Title : Functional characterization of KCNH2 genetic variants, encoding HERG potassium channel, as a clinically-relevant information for type 2 LQTS syndrome
Abstract:
Long QT syndrome type 2 (LQTS2) is a potentially fatal cardiac arrhythmia disorder, often resulting from rare loss-of-function variations in the KCNH2 gene, encoding the hERG cardiac channel. The identification of hERG variants is essential for diagnosing LQTS2 and providing appropriate management strategies. To date, more than 3000 variants of the KCNH2 gene have been identified in the ClinVar database. However, the potential pathogenicity of most of them remains unknown, they are classified as variants of uncertain significance or VUS. There remains an urgent clinical need for high-throughput functional characterization of VUS variants to allow optimal stratification of the rhythmic risk for each patient.

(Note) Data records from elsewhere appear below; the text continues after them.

--- src/hw/dft_trip_manager.sv ---
// Fault classifier, trip control, reset handling and registers.
`timescale 1ns/1ps
module dft_trip_manager #(
    parameter int EXT_RES_CYC = dft_pkg::EXT_RES_MIN_CYC,
    parameter int RECOV_CYC   = dft_pkg::RECOVER_CYC,
    parameter int FLICK_CYC   = dft_pkg::FLICKER_CYC
) (
    // Clock and reset
    input  wire logic                 clk_sys,
    input  wire logic                 rst_b,
    // Register port
    input  wire logic [7:0]           reg_addr,
    input  wire logic [31:0]          reg_wdata,
    input  wire logic                 reg_wr,
    input  wire logic                 reg_rd,
    output logic      [31:0]          reg_rdata,
    // Reset sources and start command
    input  wire logic                 ext_reset_in,
    input  wire logic                 panel_reset_key,
    input  wire logic                 power_ok,
    input  wire logic                 start_cmd,
    // Condition inputs
    input  wire dft_pkg::dft_motion_t motion,
    input  wire dft_pkg::dft_fault_t  fault_in,
    input  wire dft_pkg::dft_warn_t   warn_in,
    input  wire dft_pkg::dft_msg_t    msg_in,
    input  wire logic                 fan_alarm,
    input  wire logic [7:0]           thermal_load,
    input  wire logic                 retry_pulse,
    // Outputs
    output logic                      drive_enable,
    output logic                      fault_out,
    output logic                      alarm_out,
    output logic                      warn_ind,
    output logic                      msg_ind,
    output logic                      reset_flicker,
    output logic      [7:0]           fault_code,
    output logic                      irq
);
    import dft_pkg::*;

    dft_state_t       state;
    dft_state_t       next_state;
    logic [CNT_W-1:0] ext_cnt;
    logic [CNT_W-1:0] rec_cnt;
    logic [CNT_W-1:0] flk_cnt;
    logic [15:0]      therm;
    logic [15:0]      th_limit;
    logic [7:0]       retry_cnt;
    logic             alarm_en;
    logic [IRQ_W-1:0] int_stat;
    logic [IRQ_W-1:0] int_en;
    logic [HIST_AW-1:0] hist_sel;
    logic [7:0]       hist_entry;
    logic [7:0]       next_code;
    logic             fault_hit;
    logic             ext_valid;
    logic             in_reset;
    logic             thermal_prealarm;
    logic             any_warn;
    logic             warn_q;
    logic             alarm_q;
    logic             msg_q;
    logic [IRQ_W-1:0] irq_evt;
    logic [16:0]      therm_sum;

    // Fault priority and code selection; first match wins.
    always_comb
    begin
        fault_hit = 1'b1;
        next_code = FC_NONE;
        if (fault_in.overcurrent)
            next_code = FC_OC_BASE + 8'(motion);
        else if (fault_in.overvolt)
            next_code = FC_OV_BASE + 8'(motion);
        else if (fault_in.brake_transistor || fault_in.internal_circuit)
            next_code = FC_BRAKE;
        else
            fault_hit = 1'b0;
    end

    assign ext_valid = (ext_cnt >= CNT_W'(EXT_RES_CYC));
    assign in_reset  = (state == ST_HOLD);
    assign thermal_prealarm = (therm >= th_limit);
    assign any_warn  = (|warn_in) || thermal_prealarm;

    // External reset hold timer.
    always_ff @(posedge clk_sys)
    begin
        if (!rst_b || !ext_reset_in)
            ext_cnt <= '0;
        else if (!ext_valid)
            ext_cnt <= ext_cnt + 1'b1;
    end

    always_comb
    begin
        next_state = state;
        case (state)
            ST_RUN:
                if (!power_ok || ext_valid)
                    next_state = ST_HOLD;
                else if (fault_hit)
                    next_state = ST_TRIPPED;
            ST_TRIPPED:
                if (!power_ok || ext_valid || panel_reset_key)
                    next_state = ST_HOLD;
            ST_HOLD:
                if (power_ok && !ext_reset_in)
                    next_state = ST_RECOVER;
            ST_RECOVER:
                if (!power_ok || ext_valid)
                    next_state = ST_HOLD;
                else if (rec_cnt >= CNT_W'(RECOV_CYC - 1))
                    next_state = ST_RUN;
            default:
                next_state = ST_HOLD;
        endcase
    end

    always_ff @(posedge clk_sys)
    begin
        if (!rst_b)
            state <= ST_HOLD;
        else
            state <= next_state;
    end

    // Recovery delay after any reset is released.
    always_ff @(posedge clk_sys)
    begin
        if (!rst_b || state != ST_RECOVER)
            rec_cnt <= '0;
        else
            rec_cnt <= rec_cnt + 1'b1;
    end

    // Status flicker while the external reset is held.
    always_ff @(posedge clk_sys)
    begin
        if (!rst_b || !(in_reset && ext_reset_in))
        begin
            flk_cnt       <= '0;
            reset_flicker <= 1'b0;
        end
        else if (flk_cnt >= CNT_W'(FLICK_CYC - 1))
        begin
            flk_cnt       <= '0;
            reset_flicker <= !reset_flicker;
        end
        else
            flk_cnt <= flk_cnt + 1'b1;
    end

    // Latched code and trip outputs.
    always_ff @(posedge clk_sys)
    begin
        if (!rst_b || in_reset)
        begin
            fault_code <= FC_NONE;
            fault_out  <= 1'b0;
        end
        else if (state == ST_RUN && next_state == ST_TRIPPED)
        begin
            fault_code <= next_code;
            fault_out  <= 1'b1;
        end
    end

    // A start held across a reset restarts the motor the moment
    // recovery ends; the controller has to drop it first.
    always_ff @(posedge clk_sys)
    begin
        if (!rst_b)
            drive_enable <= 1'b0;
        else
            drive_enable <= (next_state == ST_RUN) && start_cmd;
    end

    // Indications that never trip the output.
    always_ff @(posedge clk_sys)
    begin
        if (!rst_b)
        begin
            warn_ind  <= 1'b0;
            msg_ind   <= 1'b0;
            alarm_out <= 1'b0;
        end
        else
        begin
            warn_ind  <= any_warn;
            msg_ind   <= |msg_in;
            alarm_out <= fan_alarm && alarm_en;
        end
    end

    // Thermal integrator with slow decay; saturates rather than wraps.
    assign therm_sum = {1'b0, therm} + {9'h000, thermal_load};
    always_ff @(posedge clk_sys)
    begin
        if (!rst_b || in_reset)
            therm <= '0;
        else if (therm_sum[16])
            therm <= 16'hffff;
        else if (therm_sum[15:0] >= THERM_DECAY)
            therm <= therm_sum[15:0] - THERM_DECAY;
        else
            therm <= '0;
    end

    always_ff @(posedge clk_sys)
    begin
        if (!rst_b || in_reset)
            retry_cnt <= '0;
        else if (retry_pulse && retry_cnt != 8'hff)
            retry_cnt <= retry_cnt + 1'b1;
    end

    // Fault history.
    dft_fault_hist #(
        .DEPTH (HIST_DEPTH),
        .AW    (HIST_AW)
    ) u_hist (
        .clk_sys (clk_sys),
        .rst_b   (rst_b),
        .push    (state == ST_RUN && next_state == ST_TRIPPED),
        .code    (next_code),
        .sel     (hist_sel),
        .entry   (hist_entry)
    );

    // Interrupt events are rising edges of each class.
    always_ff @(posedge clk_sys)
    begin
        if (!rst_b)
        begin
            warn_q  <= 1'b0;
            alarm_q <= 1'b0;
            msg_q   <= 1'b0;
        end
        else
        begin
            warn_q  <= any_warn;
            alarm_q <= fan_alarm;
            msg_q   <= |msg_in;
        end
    end

    always_comb
    begin
        irq_evt            = '0;
        irq_evt[IRQ_FAULT] = (state == ST_RUN) && (next_state == ST_TRIPPED);
        irq_evt[IRQ_WARN]  = any_warn && !warn_q;
        irq_evt[IRQ_ALARM] = fan_alarm && !alarm_q;
        irq_evt[IRQ_MSG]   = (|msg_in) && !msg_q;
        irq_evt[IRQ_READY] = (state == ST_RECOVER) && (next_state == ST_RUN);
    end

    // A new event beats a clear written in the same cycle.
    always_ff @(posedge clk_sys)
    begin
        if (!rst_b)
            int_stat <= '0;
        else if (reg_wr && reg_addr == REG_INT_CLR)
            int_stat <= (int_stat & ~reg_wdata[IRQ_W-1:0]) | irq_evt;
        else
            int_stat <= int_stat | irq_evt;
    end

    always_ff @(posedge clk_sys)
    begin
        if (!rst_b)
            irq <= 1'b0;
        else
            irq <= |(int_stat & int_en);
    end

    // Register writes.
    always_ff @(posedge clk_sys)
    begin
        if (!rst_b)
        begin
            alarm_en <= 1'b0;
            int_en   <= '0;
            th_limit <= TH_LIMIT_RST;
            hist_sel <= '0;
        end
        else if (reg_wr)
        begin
            if (reg_addr == REG_CTRL)
                alarm_en <= reg_wdata[CTRL_ALARM_EN];
            else if (reg_addr == REG_INT_EN)
                int_en <= reg_wdata[IRQ_W-1:0];
            else if (reg_addr == REG_TH_LIMIT)
                th_limit <= reg_wdata[15:0];
            else if (reg_addr == REG_HIST_SEL)
                hist_sel <= reg_wdata[HIST_AW-1:0];
        end
    end

    // Register reads; unmapped addresses and write-only read zero.
    always_ff @(posedge clk_sys)
    begin
        if (!rst_b || !reg_rd)
            reg_rdata <= '0;
        else if (reg_addr == REG_CTRL)
            reg_rdata <= {31'h0, alarm_en};
        else if (reg_addr == REG_STATUS)
            reg_rdata <= {24'h0, thermal_prealarm, msg_ind, warn_ind,
                          alarm_out, fault_out, drive_enable, state};
        else if (reg_addr == REG_FCODE)
            reg_rdata <= {24'h0, fault_code};
        else if (reg_addr == REG_INT_STAT)
            reg_rdata <= {27'h0, int_stat};
        else if (reg_addr == REG_INT_EN)
            reg_rdata <= {27'h0, int_en};
        else if (reg_addr == REG_THERM)
            reg_rdata <= {16'h0, therm};
        else if (reg_addr == REG_TH_LIMIT)
            reg_rdata <= {16'h0, th_limit};
        else if (reg_addr == REG_RETRY)
            reg_rdata <= {24'h0, retry_cnt};
        else if (reg_addr == REG_HIST_SEL)
            reg_rdata <= {29'h0, hist_sel};
        else if (reg_addr == REG_HIST_DAT)
            reg_rdata <= {24'h0, hist_entry};
        else
            reg_rdata <= '0;
    end
endmodule
[config.mk]
export PLATFORM = sky130hd
export DESIGN_NAME = pfb_pin_function
export DESIGN_NICKNAME = d
export VERILOG_FILES = /design/src/design/pfb_pkg.sv /design/src/design/pfb_pin_function.sv /design/src/design/pfb_timebase.sv
export SDC_FILE = /design/constraint.sdc
export NUM_CORES = 1
export LEC_CHECK = 0
export BUFFER_PORTS_ARGS = -buffer_cell sky130_fd_sc_hd__buf_2
export CAP_MARGIN = 30
export CORE_ASPECT_RATIO = 1.4
export CORE_MARGIN = 1
export CORE_UTILIZATION = 47
export DETAILED_ROUTE_END_ITERATION = 12
export PLACE_DENSITY_LB_ADDON = 0.15
export SLEW_MARGIN = 20
export SYNTH_ARGS = -nofsm -noshare
export SYNTH_HDL_FRONTEND = slang
export SYNTH_SLANG_ARGS = --single-unit
[constraint.sdc]
create_clock -name pclk -period 3.4 [get_ports pclk]
set_input_delay 0.51 -clock pclk [delete_from_list [all_inputs] [get_ports pclk]]
set_output_delay 0.51 -clock pclk [all_outputs]
set_load 0.01 [all_outputs]
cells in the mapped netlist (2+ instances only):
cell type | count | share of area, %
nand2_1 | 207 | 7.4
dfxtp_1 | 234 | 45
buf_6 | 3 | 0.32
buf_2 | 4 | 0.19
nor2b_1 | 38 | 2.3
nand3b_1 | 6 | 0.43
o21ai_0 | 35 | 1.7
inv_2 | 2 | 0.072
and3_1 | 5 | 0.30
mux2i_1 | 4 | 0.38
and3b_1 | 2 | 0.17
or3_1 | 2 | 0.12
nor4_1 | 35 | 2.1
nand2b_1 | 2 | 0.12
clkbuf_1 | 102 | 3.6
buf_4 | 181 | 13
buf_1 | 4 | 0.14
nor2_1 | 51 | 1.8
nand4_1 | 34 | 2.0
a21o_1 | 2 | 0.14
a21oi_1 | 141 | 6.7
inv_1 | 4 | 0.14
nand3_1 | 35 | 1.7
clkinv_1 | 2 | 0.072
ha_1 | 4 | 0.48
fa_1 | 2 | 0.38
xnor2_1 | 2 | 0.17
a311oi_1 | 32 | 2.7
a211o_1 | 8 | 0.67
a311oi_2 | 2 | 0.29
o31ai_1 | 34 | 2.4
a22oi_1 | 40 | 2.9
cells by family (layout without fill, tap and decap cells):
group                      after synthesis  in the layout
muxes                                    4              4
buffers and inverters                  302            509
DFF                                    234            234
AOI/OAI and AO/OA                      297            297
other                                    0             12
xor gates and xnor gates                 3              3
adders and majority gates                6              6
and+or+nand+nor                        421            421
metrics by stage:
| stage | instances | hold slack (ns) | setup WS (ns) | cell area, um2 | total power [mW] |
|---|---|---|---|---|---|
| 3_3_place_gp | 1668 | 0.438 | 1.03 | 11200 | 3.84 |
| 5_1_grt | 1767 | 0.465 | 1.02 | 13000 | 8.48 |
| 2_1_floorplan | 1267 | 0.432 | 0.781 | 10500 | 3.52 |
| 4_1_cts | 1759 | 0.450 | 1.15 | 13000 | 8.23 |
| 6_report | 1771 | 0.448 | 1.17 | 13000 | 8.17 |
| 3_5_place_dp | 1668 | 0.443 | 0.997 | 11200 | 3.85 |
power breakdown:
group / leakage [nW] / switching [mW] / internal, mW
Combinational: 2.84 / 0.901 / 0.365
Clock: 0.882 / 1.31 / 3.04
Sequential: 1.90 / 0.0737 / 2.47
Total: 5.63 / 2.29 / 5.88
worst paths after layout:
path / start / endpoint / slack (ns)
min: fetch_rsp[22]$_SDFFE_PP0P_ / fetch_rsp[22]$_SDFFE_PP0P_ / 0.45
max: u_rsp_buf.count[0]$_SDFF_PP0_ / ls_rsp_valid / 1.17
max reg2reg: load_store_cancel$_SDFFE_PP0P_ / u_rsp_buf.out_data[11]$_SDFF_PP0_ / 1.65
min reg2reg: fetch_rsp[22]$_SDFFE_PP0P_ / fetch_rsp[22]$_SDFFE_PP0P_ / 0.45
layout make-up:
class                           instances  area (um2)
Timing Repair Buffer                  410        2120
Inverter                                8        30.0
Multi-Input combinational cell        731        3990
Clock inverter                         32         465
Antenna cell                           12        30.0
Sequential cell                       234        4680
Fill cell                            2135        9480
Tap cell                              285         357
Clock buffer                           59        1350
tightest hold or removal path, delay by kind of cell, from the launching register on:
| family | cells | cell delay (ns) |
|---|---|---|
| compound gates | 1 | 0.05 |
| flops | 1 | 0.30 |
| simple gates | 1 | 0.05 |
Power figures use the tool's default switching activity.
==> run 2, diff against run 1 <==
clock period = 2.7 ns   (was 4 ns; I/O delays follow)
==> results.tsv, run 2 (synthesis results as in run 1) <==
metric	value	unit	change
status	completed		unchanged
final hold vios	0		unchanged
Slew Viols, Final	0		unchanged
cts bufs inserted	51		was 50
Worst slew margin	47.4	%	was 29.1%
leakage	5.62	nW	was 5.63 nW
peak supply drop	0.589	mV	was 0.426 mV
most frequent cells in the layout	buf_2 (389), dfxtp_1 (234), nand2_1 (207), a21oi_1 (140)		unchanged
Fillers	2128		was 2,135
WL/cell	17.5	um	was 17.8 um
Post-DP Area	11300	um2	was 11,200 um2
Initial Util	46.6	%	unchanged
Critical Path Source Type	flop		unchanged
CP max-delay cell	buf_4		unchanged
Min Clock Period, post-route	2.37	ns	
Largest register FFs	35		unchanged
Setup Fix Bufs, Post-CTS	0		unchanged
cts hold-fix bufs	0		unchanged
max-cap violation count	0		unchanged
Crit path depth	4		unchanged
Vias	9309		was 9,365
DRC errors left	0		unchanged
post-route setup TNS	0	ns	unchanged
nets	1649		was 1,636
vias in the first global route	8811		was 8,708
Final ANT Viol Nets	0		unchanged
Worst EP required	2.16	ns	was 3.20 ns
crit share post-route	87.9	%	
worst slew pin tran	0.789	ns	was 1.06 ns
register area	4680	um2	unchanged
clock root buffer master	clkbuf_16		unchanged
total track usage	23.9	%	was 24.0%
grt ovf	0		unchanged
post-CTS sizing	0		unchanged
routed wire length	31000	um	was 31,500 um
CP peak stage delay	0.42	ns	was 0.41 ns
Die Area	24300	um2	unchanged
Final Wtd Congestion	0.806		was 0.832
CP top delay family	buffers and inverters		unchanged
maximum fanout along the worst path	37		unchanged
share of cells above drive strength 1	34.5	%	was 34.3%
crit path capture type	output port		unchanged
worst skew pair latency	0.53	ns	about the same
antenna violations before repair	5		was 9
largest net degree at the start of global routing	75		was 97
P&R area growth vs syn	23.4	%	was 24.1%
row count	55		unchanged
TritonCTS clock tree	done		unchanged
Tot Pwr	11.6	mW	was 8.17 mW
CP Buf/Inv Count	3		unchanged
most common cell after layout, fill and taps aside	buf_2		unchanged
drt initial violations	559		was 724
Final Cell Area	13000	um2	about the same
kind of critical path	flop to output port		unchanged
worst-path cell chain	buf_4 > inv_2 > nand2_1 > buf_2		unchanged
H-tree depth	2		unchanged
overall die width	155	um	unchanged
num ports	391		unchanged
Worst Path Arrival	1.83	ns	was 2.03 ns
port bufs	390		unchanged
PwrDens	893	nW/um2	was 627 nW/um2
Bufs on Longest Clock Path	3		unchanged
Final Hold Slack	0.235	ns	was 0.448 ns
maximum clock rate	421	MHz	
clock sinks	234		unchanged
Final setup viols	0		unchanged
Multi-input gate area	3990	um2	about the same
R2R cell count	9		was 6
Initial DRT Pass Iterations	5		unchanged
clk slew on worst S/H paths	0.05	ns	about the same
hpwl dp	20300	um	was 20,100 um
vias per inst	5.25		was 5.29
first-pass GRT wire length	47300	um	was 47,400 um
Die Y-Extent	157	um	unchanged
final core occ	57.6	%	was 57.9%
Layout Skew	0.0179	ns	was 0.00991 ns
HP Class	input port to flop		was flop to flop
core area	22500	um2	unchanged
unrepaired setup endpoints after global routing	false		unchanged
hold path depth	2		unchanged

To meet this clinical need, in this work we have implemented a large-scale multiparametric evaluation of the 303 KCNH2 variants identified within the French CARDIOGEN network. We have optimized and accelerated the entire process of functional characterization of hERG from low throughput to high throughput. (i) We increased the success rate of mutagenesis to 99% by implementing the Gibson assembly strategy, (ii) by using an electroporation system, we increased the efficiency of transient expression to 80%, (iii) we optimized a protocol for acquiring all the biophysical properties of hERG in less than 5 minutes, (iv) we switched to an automatic patch-clamp system that performs simultaneous recording of 384 cells, which allowed us to increase by 30 times the number of variants analyzed per month and improve the statistical value of the results obtained, (v) we also implemented automated data analysis in the R language. For the membrane trafficking studies, we used the pHluorin tag and confocal microscopy. To assess the structural impact of hERG variants, we used the structure resolved by Cryo-EM and UCSF Chimera software to perform a structural characterisation of the variants in their near-regional environment.
We have characterized 303 hERG variants, including 201 VUS. Our strategy confirmed the pathogenicity or benignity of the previously classified 102 variants. We observed that variants causing a significant decrease in current or presenting major defects in membrane localization also exhibited substantial structural perturbations. Combined, the trafficking approach and exhaustive biophysical protocols allow us to understand the mechanisms related to hERG loss or gain of function. Finally, we validated our approach for direct clinical application by reclassifying the 201 VUS variants.
In conclusion, functional studies, including electrophysiological assays, play a crucial role in assessing the pathogenicity of hERG variants. Our data will be used to develop a new database integrating functional, clinical, and genetic information, aimed at improving the pathogenic classification of each KCNH2 variant. This database will serve as a diagnostic and prevention tool for clinicians ensuring appropriate management of affected individuals and their families.